Note that our run() function is called for each rank, which means that each rank holds a separate NeighborLoader instance.

Similarly, we create a NeighborLoader instance for evaluation. For simplicity, we only do this on rank 0 such that computation of metrics does not need to communicate across different processes. We recommend taking a look at the torchmetrics package for distributed computation of metrics.

def run(rank: int, world_size: int, dataset: Reddit):
    ...

    if rank == 0:
        val_index = data.val_mask.nonzero().view(-1)
        val_loader = NeighborLoader(
            data,
            input_nodes=val_index,
            num_neighbors=[25, 10],
            batch_size=1024,
            num_workers=4,
            shuffle=False,
        )

Now that we have our data loaders defined, we initialize our GraphSAGE model and wrap it inside torch.nn.parallel.DistributedDataParallel. We also move the model to its exclusive GPU using the rank as a shortcut for the full device identifier. The wrapper on our model manages communication between each rank and synchronizes gradients across all ranks before updating the model parameters across all ranks:

from torch.nn.parallel import DistributedDataParallel
from torch_geometric.nn import GraphSAGE

def run(rank: int, world_size: int, dataset: Reddit):
    ...

    torch.manual_seed(12345)
    model = GraphSAGE(
        in_channels=dataset.num_features,
        hidden_channels=256,
        num_layers=2,
        out_channels=dataset.num_classes,
    ).to(rank)
    model = DistributedDataParallel(model, device_ids=[rank])

Finally, we can set up our optimizer and define our training loop, which follows a similar flow as usual single GPU training loops - the actual magic of gradient and model weight synchronization across different processes will happen behind the scenes within DistributedDataParallel:

import torch.nn.functional as F

def run(rank: int, world_size: int, dataset: Reddit):
    ...

    optimizer = torch.optim.Adam(model.parameters(), lr=0.001)

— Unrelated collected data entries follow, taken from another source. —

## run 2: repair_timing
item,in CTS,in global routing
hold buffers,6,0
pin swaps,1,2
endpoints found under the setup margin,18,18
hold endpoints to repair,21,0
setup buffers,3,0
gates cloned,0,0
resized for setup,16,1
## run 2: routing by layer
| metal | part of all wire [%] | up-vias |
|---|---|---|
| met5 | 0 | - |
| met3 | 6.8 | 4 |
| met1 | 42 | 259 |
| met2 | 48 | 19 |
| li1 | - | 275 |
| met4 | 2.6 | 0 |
**config.mk**
```make
export PLATFORM = sky130hd
export DESIGN_NAME = mxbus_master
export DESIGN_NICKNAME = d
export VERILOG_FILES = /design/src/rtl/mxb_pkg.sv /design/src/rtl/mxb_seq.sv /design/src/rtl/mxb_pins.sv /design/src/rtl/mxbus_master.sv
export SDC_FILE = /design/constraint.sdc
export NUM_CORES = 1
export LEC_CHECK = 0
export ABC_AREA = 1
export BUFFER_PORTS_ARGS = -buffer_cell sky130_fd_sc_hd__buf_4
export CAP_MARGIN = 15
export CELL_PAD_IN_SITES_DETAIL_PLACEMENT = 1
export CELL_PAD_IN_SITES_GLOBAL_PLACEMENT = 2
export CORE_UTILIZATION = 25
export CTS_CLUSTER_DIAMETER = 200
export DETAILED_ROUTE_END_ITERATION = 10
export GPL_ROUTABILITY_DRIVEN = 0
export PLACE_DENSITY_LB_ADDON = 0.1
export SYNTH_ARGS = -nofsm -noshare
export SYNTH_HDL_FRONTEND = slang
export SYNTH_SLANG_ARGS = --single-unit
export TNS_END_PERCENT = 50
```
**constraint.sdc**
```tcl
create_clock -name clk -period 1.39 [get_ports clk]
set_input_delay 0.139 -clock clk [delete_from_list [all_inputs] [get_ports clk]]
set_output_delay 0.139 -clock clk [all_outputs]
set_load 0.01 [all_outputs]
```
`src/rtl/grs_pkg.sv`:
```
package grs_pkg;
   typedef enum logic {
      GRS_SAVE    = 1'b0,
      GRS_RESTORE = 1'b1
   } grs_dir_e;
endpackage

```
`src/rtl/grs_pend_track.sv`:
```
module grs_pend_track
   import grs_pkg::*;
#(
   parameter int unsigned NUM_GRP = 16,
   localparam int unsigned GRP_W = $clog2(NUM_GRP)
) (
   input  logic               clk,
   input  logic               rst_n,
   input  logic [NUM_GRP-1:0] hw_save_line,
   input  logic [NUM_GRP-1:0] hw_rest_line,
   input  logic               hw_block,
   input  logic               sw_wr_valid,
   input  logic [GRP_W-1:0]   sw_wr_grp,
   input  grs_dir_e           sw_wr_dir,
   input  logic               sw_wr_cancel,
   input  logic               cmp_valid,
   input  logic [GRP_W-1:0]   cmp_grp,
   input  grs_dir_e           cmp_dir,
   output logic [NUM_GRP-1:0] hw_save_pend,
   output logic [NUM_GRP-1:0] hw_rest_pend,
   output logic [NUM_GRP-1:0] sw_save_pend,
   output logic [NUM_GRP-1:0] sw_rest_pend
);

   if (NUM_GRP < 2) begin : g_bad_num
      $error("grs_pend_track: NUM_GRP must be at least 2");
   end

   for (genvar g = 0; g < NUM_GRP; g++) begin : g_grp
      logic hs_q, hr_q;
      logic hs_p, hr_p, ss_p, sr_p;
      logic wr_hit, cmp_hit;
      logic hs_rise, hs_fall, hr_rise, hr_fall;
      logic ss_set, ss_clr, sr_set, sr_clr;

      assign wr_hit  = sw_wr_valid && (sw_wr_grp == GRP_W'(g));
      assign cmp_hit = cmp_valid && (cmp_grp == GRP_W'(g));

      assign hs_rise = hw_save_line[g] && !hs_q && !hw_block;
      assign hr_rise = hw_rest_line[g] && !hr_q && !hw_block;
      assign hs_fall = !hw_save_line[g] && hs_q;
      assign hr_fall = !hw_rest_line[g] && hr_q;

      assign ss_set = wr_hit && !sw_wr_cancel && (sw_wr_dir == GRS_SAVE);
      assign sr_set = wr_hit && !sw_wr_cancel && (sw_wr_dir == GRS_RESTORE);
      assign ss_clr = (wr_hit && sw_wr_cancel && (sw_wr_dir == GRS_SAVE)) ||
                      (cmp_hit && (cmp_dir == GRS_SAVE));
      assign sr_clr = (wr_hit && sw_wr_cancel && (sw_wr_dir == GRS_RESTORE)) ||
                      (cmp_hit && (cmp_dir == GRS_RESTORE));

      always_ff @(posedge clk or negedge rst_n) begin
         if (!rst_n) begin
            hs_q <= 1'b0;
            hr_q <= 1'b0;
            hs_p <= 1'b0;
            hr_p <= 1'b0;
            ss_p <= 1'b0;
            sr_p <= 1'b0;
         end else begin
            hs_q <= hw_save_line[g];
            hr_q <= hw_rest_line[g];
            if (hs_rise)
               hs_p <= 1'b1;
            else if (hs_fall || (cmp_hit && cmp_dir == GRS_SAVE))
               hs_p <= 1'b0;
            if (hr_rise)
               hr_p <= 1'b1;
            else if (hr_fall || (cmp_hit && cmp_dir == GRS_RESTORE))
               hr_p <= 1'b0;
            if (ss_set)
               ss_p <= 1'b1;
            else if (ss_clr)
               ss_p <= 1'b0;
            if (sr_set)
               sr_p <= 1'b1;
            else if (sr_clr)
               sr_p <= 1'b0;
         end
      end

      assign hw_save_pend[g] = hs_p;
      assign hw_rest_pend[g] = hr_p;
      assign sw_save_pend[g] = ss_p;
      assign sw_rest_pend[g] = sr_p;
   end


   hw_block_chk: assert property (@(posedge clk) disable iff (!rst_n)
      hw_block |=> (((hw_save_pend & ~$past(hw_save_pend)) == '0) &&
                    ((hw_rest_pend & ~$past(hw_rest_pend)) == '0)));

endmodule

```
`src/rtl/grs_arbiter.sv`:
```
module grs_arbiter
   import grs_pkg::*;
#(
   parameter int unsigned NUM_GRP = 16,
   parameter int unsigned PRIO_W  = 4,
   localparam int unsigned GRP_W  = $clog2(NUM_GRP)
) (
   input  logic [NUM_GRP-1:0]        save_need,
   input  logic [NUM_GRP-1:0]        rest_need,
   input  logic [NUM_GRP-1:0]        grp_en,
   input  logic [NUM_GRP*PRIO_W-1:0] save_prio_flat,
   input  logic [NUM_GRP*PRIO_W-1:0] rest_prio_flat,
   output logic                      any_elig,
   output logic [GRP_W-1:0]          win_grp,
   output grs_dir_e                  win_dir,
   output logic [NUM_GRP-1:0]        conflict_vec
);

   if (PRIO_W < 1) begin : g_bad_prio
      $error("grs_arbiter: PRIO_W must be at least 1");
   end

   logic [NUM_GRP-1:0] elig;
   logic [NUM_GRP-1:0] elig_rest;
   logic [PRIO_W-1:0]  key [NUM_GRP];

   for (genvar g = 0; g < NUM_GRP; g++) begin : g_key
      logic s_only, r_only;
      assign s_only          = save_need[g] && !rest_need[g];
      assign r_only          = rest_need[g] && !save_need[g];
      assign conflict_vec[g] = save_need[g] && rest_need[g];
      assign elig[g]         = grp_en[g] && (s_only || r_only);
      assign elig_rest[g]    = r_only;
      assign key[g]          = r_only ? rest_prio_flat[g*PRIO_W +: PRIO_W]
                                      : save_prio_flat[g*PRIO_W +: PRIO_W];
   end

   always_comb begin
      logic [PRIO_W-1:0] best;
      logic              found;
      found   = 1'b0;
      best    = '0;
      win_grp = '0;
      win_dir = GRS_SAVE;
      for (int i = 0; i < NUM_GRP; i++) begin
         if (elig[i] && (!found || key[i] < best)) begin
            found   = 1'b1;
            best    = key[i];
            win_grp = GRP_W'(i);
            win_dir = elig_rest[i] ? GRS_RESTORE : GRS_SAVE;
         end
      end
      any_elig = found;
   end

endmodule

```
`src/rtl/grs_dispatch.sv`:
```
module grs_dispatch
   import grs_pkg::*;
#(
   parameter int unsigned NUM_GRP = 16,
   localparam int unsigned GRP_W  = $clog2(NUM_GRP)
) (
   input  logic             clk,
   input  logic             rst_n,
   input  logic             any_elig,
   input  logic [GRP_W-1:0] win_grp,
   input  grs_dir_e         win_dir,
   input  logic             win_sw,
   input  logic             sw_at_cmp,
   input  logic             eng_done,
   input  logic             eng_err,
   output logic             disp_valid,
   output logic [GRP_W-1:0] disp_grp,
   output grs_dir_e         disp_dir,
   output logic             disp_sw,
   output logic             cmp_valid,
   output logic             sw_done
);

   logic finish;
   assign finish    = eng_done || eng_err;
   assign cmp_valid = disp_valid && finish;

   always_ff @(posedge clk or negedge rst_n) begin
      if (!rst_n) begin
         disp_valid <= 1'b0;
         disp_grp   <= '0;
         disp_dir   <= GRS_SAVE;
         disp_sw    <= 1'b0;
         sw_done    <= 1'b0;
      end else begin
         sw_done <= 1'b0;
         if (disp_valid) begin
            if (finish) begin
               disp_valid <= 1'b0;
               sw_done    <= eng_done && !eng_err && sw_at_cmp;
            end
         end else if (any_elig) begin
            disp_valid <= 1'b1;
            disp_grp   <= win_grp;
            disp_dir   <= win_dir;
            disp_sw    <= win_sw;
         end
      end
   end


   disp_hold_chk: assert property (@(posedge clk) disable iff (!rst_n)
      disp_valid && !finish |=> disp_valid && $stable(disp_grp) && $stable(disp_dir));


   disp_gap_chk: assert property (@(posedge clk) disable iff (!rst_n)
      disp_valid && finish |=> !disp_valid);


   sw_done_src_chk: assert property (@(posedge clk) disable iff (!rst_n)
      sw_done |-> $past(eng_done) && !$past(eng_err) && $past(disp_valid));

endmodule

```
`src/rtl/grp_req_sched.sv`:
```
module grp_req_sched
   import grs_pkg::*;
#(
   parameter int unsigned NUM_GRP = 16,
   parameter int unsigned PRIO_W  = 4,
   localparam int unsigned GRP_W  = $clog2(NUM_GRP)
) (
   input  logic                      clk,
   input  logic                      rst_n,
   input  logic [NUM_GRP-1:0]        hw_save_line,
   input  logic [NUM_GRP-1:0]        hw_rest_line,
   input  logic                      hw_req_block,
   input  logic                      sw_wr_valid,
   input  logic [GRP_W-1:0]          sw_wr_grp,
   input  logic                      sw_wr_dir,
   input  logic                      sw_wr_cancel,
   input  logic [NUM_GRP-1:0]        grp_en,
   input  logic [NUM_GRP*PRIO_W-1:0] save_prio_flat,
   input  logic [NUM_GRP*PRIO_W-1:0] rest_prio_flat,
   input  logic                      eng_done,
   input  logic                      eng_err,
   output logic [NUM_GRP-1:0]        hw_save_pend,
   output logic [NUM_GRP-1:0]        hw_rest_pend,
   output logic [NUM_GRP-1:0]        sw_save_pend,
   output logic [NUM_GRP-1:0]        sw_rest_pend,
   output logic                      disp_valid,
   output logic [GRP_W-1:0]          disp_grp,
   output logic                      disp_dir,
   output logic                      disp_sw,
   output logic                      sw_done,
   output logic                      conflict_pulse
);

   logic               any_elig, win_sw, sw_at_cmp, cmp_valid;
   logic [GRP_W-1:0]   win_grp;
   grs_dir_e           win_dir, d_dir;
   logic [NUM_GRP-1:0] conflict_vec, conflict_q;

   grs_pend_track #(.NUM_GRP(NUM_GRP)) u_pend (
      .clk          (clk),
      .rst_n        (rst_n),
      .hw_save_line (hw_save_line),
      .hw_rest_line (hw_rest_line),
      .hw_block     (hw_req_block),
      .sw_wr_valid  (sw_wr_valid),
      .sw_wr_grp    (sw_wr_grp),
      .sw_wr_dir    (grs_dir_e'(sw_wr_dir)),
      .sw_wr_cancel (sw_wr_cancel),
      .cmp_valid    (cmp_valid),
      .cmp_grp      (disp_grp),
      .cmp_dir      (d_dir),
      .hw_save_pend (hw_save_pend),
      .hw_rest_pend (hw_rest_pend),
      .sw_save_pend (sw_save_pend),
      .sw_rest_pend (sw_rest_pend)
   );

   grs_arbiter #(.NUM_GRP(NUM_GRP), .PRIO_W(PRIO_W)) u_arb (
      .save_need      (hw_save_pend | sw_save_pend),
      .rest_need      (hw_rest_pend | sw_rest_pend),
      .grp_en         (grp_en),
      .save_prio_flat (save_prio_flat),
      .rest_prio_flat (rest_prio_flat),
      .any_elig       (any_elig),
      .win_grp        (win_grp),
      .win_dir        (win_dir),
      .conflict_vec   (conflict_vec)
   );

   assign win_sw    = (win_dir == GRS_RESTORE) ? sw_rest_pend[win_grp] : sw_save_pend[win_grp];
   assign sw_at_cmp = (d_dir == GRS_RESTORE) ? sw_rest_pend[disp_grp] : sw_save_pend[disp_grp];

   grs_dispatch #(.NUM_GRP(NUM_GRP)) u_disp (
      .clk        (clk),
      .rst_n      (rst_n),
      .any_elig   (any_elig),
      .win_grp    (win_grp),
      .win_dir    (win_dir),
      .win_sw     (win_sw),
      .sw_at_cmp  (sw_at_cmp),
      .eng_done   (eng_done),
      .eng_err    (eng_err),
      .disp_valid (disp_valid),
      .disp_grp   (disp_grp),
      .disp_dir   (d_dir),
      .disp_sw    (disp_sw),
      .cmp_valid  (cmp_valid),
      .sw_done    (sw_done)
   );

   assign disp_dir = (d_dir == GRS_RESTORE);

   always_ff @(posedge clk or negedge rst_n) begin
      if (!rst_n) begin
         conflict_q     <= '0;
         conflict_pulse <= 1'b0;
      end else begin
         conflict_q     <= conflict_vec;
         conflict_pulse <= |(conflict_vec & ~conflict_q);
      end
   end


   en_gate_chk: assert property (@(posedge clk) disable iff (!rst_n)
      $rose(disp_valid) |-> ((($past(grp_en) >> disp_grp) & 1) != 0));


   conflict_hold_chk: assert property (@(posedge clk) disable iff (!rst_n)
      $rose(disp_valid) |-> ((($past(conflict_vec) >> disp_grp) & 1) == 0));

endmodule

```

    for epoch in range(1, 11):
        model.train()
        for batch in train_loader:
            batch = batch.to(rank)
            optimizer.zero_grad()
            out = model(batch.x, batch.edge_index)[:batch.batch_size]
            loss = F.cross_entropy(out, batch.y[:batch.batch_size])
            loss.backward()
            optimizer.step()

After each training epoch, we evaluate and report validation metrics. As previously mentioned, we do this on a single GPU only. To synchronize all processes and to ensure that the model weights have been updated, we need to call torch.distributed.barrier():

dist.barrier()

if rank == 0:
    print(f'Epoch: {epoch:02d}, Loss: {loss:.4f}')

if rank == 0:
    model.eval()
    count = correct = 0
    with torch.no_grad():
        for batch in val_loader:
            batch = batch.to(rank)
            out = model(batch.x, batch.edge_index)[:batch.batch_size]
            pred = out.argmax(dim=-1)
            correct += (pred == batch.y[:batch.batch_size]).sum()
            count += batch.batch_size
    print(f'Validation Accuracy: {correct/count:.4f}')

dist.barrier()

After finishing training, we can clean up processes and destroy the process group via:

dist.destroy_process_group()

And that’s it. Putting it all together gives a working multi-GPU example that follows a training flow that is similar to single GPU training. You can run the shown tutorial by yourself by looking at examples/multi_gpu/distributed_sampling.py.